= Beginning of Section =
==> job 165: inputs <==
Design calc_didactic, start of the top module:
module calc_didactic(
        clk,
        rst,
        mem_addr,
        mem_we,
        mem_wdata,
        mem_rdata
    );
parameter addr_width = 10;
parameter word_width = 16;
input                       clk;
input                       rst;
output[addr_width-1 : 0]    mem_addr;
output                      mem_we;
output[word_width-1 : 0]    mem_wdata;
input [word_width-1 : 0]    mem_rdata;
wire[word_width-1 : 0]      disp_cp, disp_ind, disp_am, disp_aie, disp_t1, disp_t2, disp_ri, disp_mag;
wire[word_width-1 : 0]      disp_state, disp_reg_data;
wire[word_width-1 : 0]      io_in;
wire                        io_oe, io_we;
wire                        cp_oe;
wire                        cp_we;
wire[word_width-1 : 0]      cp_in;
wire[word_width-1 : 0]      cp_out;
register #(word_width) cp(clk, rst, cp_oe, cp_we, cp_in, cp_out, disp_cp);
wire                        ind_oe;
wire                        ind_we;
wire[word_width-1 : 0]      ind_in;
wire[word_width-1 : 0]      ind_out;
register #(word_width) ind(clk, rst, ind_oe, ind_we, ind_in, ind_out, disp_ind);
wire                        am_oe;
wire                        am_we;
wire[word_width-1 : 0]      am_in;
wire[word_width-1 : 0]      am_out;
register #(word_width) am(clk, rst, am_oe, am_we, am_in, am_out, disp_am);
wire                        aie_oe;
wire                        aie_we;
wire[word_width-1 : 0]      aie_in;
  ...
make LEC_CHECK=0 ABC_AREA=1 CAP_MARGIN=20 CORE_ASPECT_RATIO=1.99 CORE_MARGIN=2 CORE_UTILIZATION=59 CTS_CLUSTER_DIAMETER=245 CTS_CLUSTER_SIZE=98 PLACE_DENSITY=0.39 SETUP_SLACK_MARGIN=2.58 SLEW_MARGIN=40 TNS_END_PERCENT=10 finish   # period 10.0 ns
run.sh (not shown) runs the stock make flow with config.mk's settings and CLKGATE_MAP_FILE=.
==> inputs of job 5271, as changes to job 165 <==
Settings changed: CORE_ASPECT_RATIO 1.99 to default, CORE_UTILIZATION 59 to 72, CTS_CLUSTER_DIAMETER 245 to 57, CTS_CLUSTER_SIZE 98 to 72, MAX_ROUTING_LAYER from default to met4, PLACE_DENSITY 0.39 to default, PLACE_DENSITY_LB_ADDON from default to 0.19, SETUP_SLACK_MARGIN 2.58 to 0.63, SLEW_MARGIN 40 to 20, TNS_END_PERCENT 10 to default.
==> flow/constraint.sdc (replaced) <==
create_clock -name core_clock -period 5.55 [get_ports {clk}]
set_input_delay 1.1100 -clock core_clock [delete_from_list [all_inputs] [get_ports {clk}]]
set_output_delay 1.1100 -clock core_clock [all_outputs]
set_load 0.01 [all_outputs]
==> qor summary <==
| quantity | job 5271 | job 165 |
|---|---|---|
| Run status | did not finish | did not finish |
| Failing step | global routing (5_1_grt) | global routing (5_1_grt) |
| Post-Place Setup Slack | -0.0695 ns | 2.10 ns |
| Die boundary width | 156 um | 123 um |
| Die ar. | 0.0243 mm2 | 0.0296 mm2 |
| Number of placement rows | 55 | 86 |
| Number of buffers added for setup after CTS | 88 | 11 |
| Cell area reported after detailed placement | 0.0178 mm2 | 0.0173 mm2 |
| Core footprint | 0.0226 mm2 | 0.0278 mm2 |
| Placed cell count | 2604 | 2592 |
| Floorplan-stage core utilization | 73.4% | 59.9% |
| Number of buffers created by CTS | 21 | 6 |
| Half-perimeter wire length after placement | 39.1 mm | 55.6 mm |
| Chip height | 156 um | 241 um |
| Cells resized by post-CTS repair | 377 | 77 |
| Final Wtd Congestion | 1.28 | 1.07 |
= End of Section =
YOUR INSTRUCTIONS: Using the entries above, give again exactly the lines from the line holding "set_input_delay 1.1100 -clock" through the line holding "(5_1_grt) | global routing (5_1_grt) |". Include both end lines and nothing else.

RESPONSE AREA:
set_input_delay 1.1100 -clock core_clock [delete_from_list [all_inputs] [get_ports {clk}]]
set_output_delay 1.1100 -clock core_clock [all_outputs]
set_load 0.01 [all_outputs]
==> qor summary <==
| quantity | job 5271 | job 165 |
|---|---|---|
| Run status | did not finish | did not finish |
| Failing step | global routing (5_1_grt) | global routing (5_1_grt) |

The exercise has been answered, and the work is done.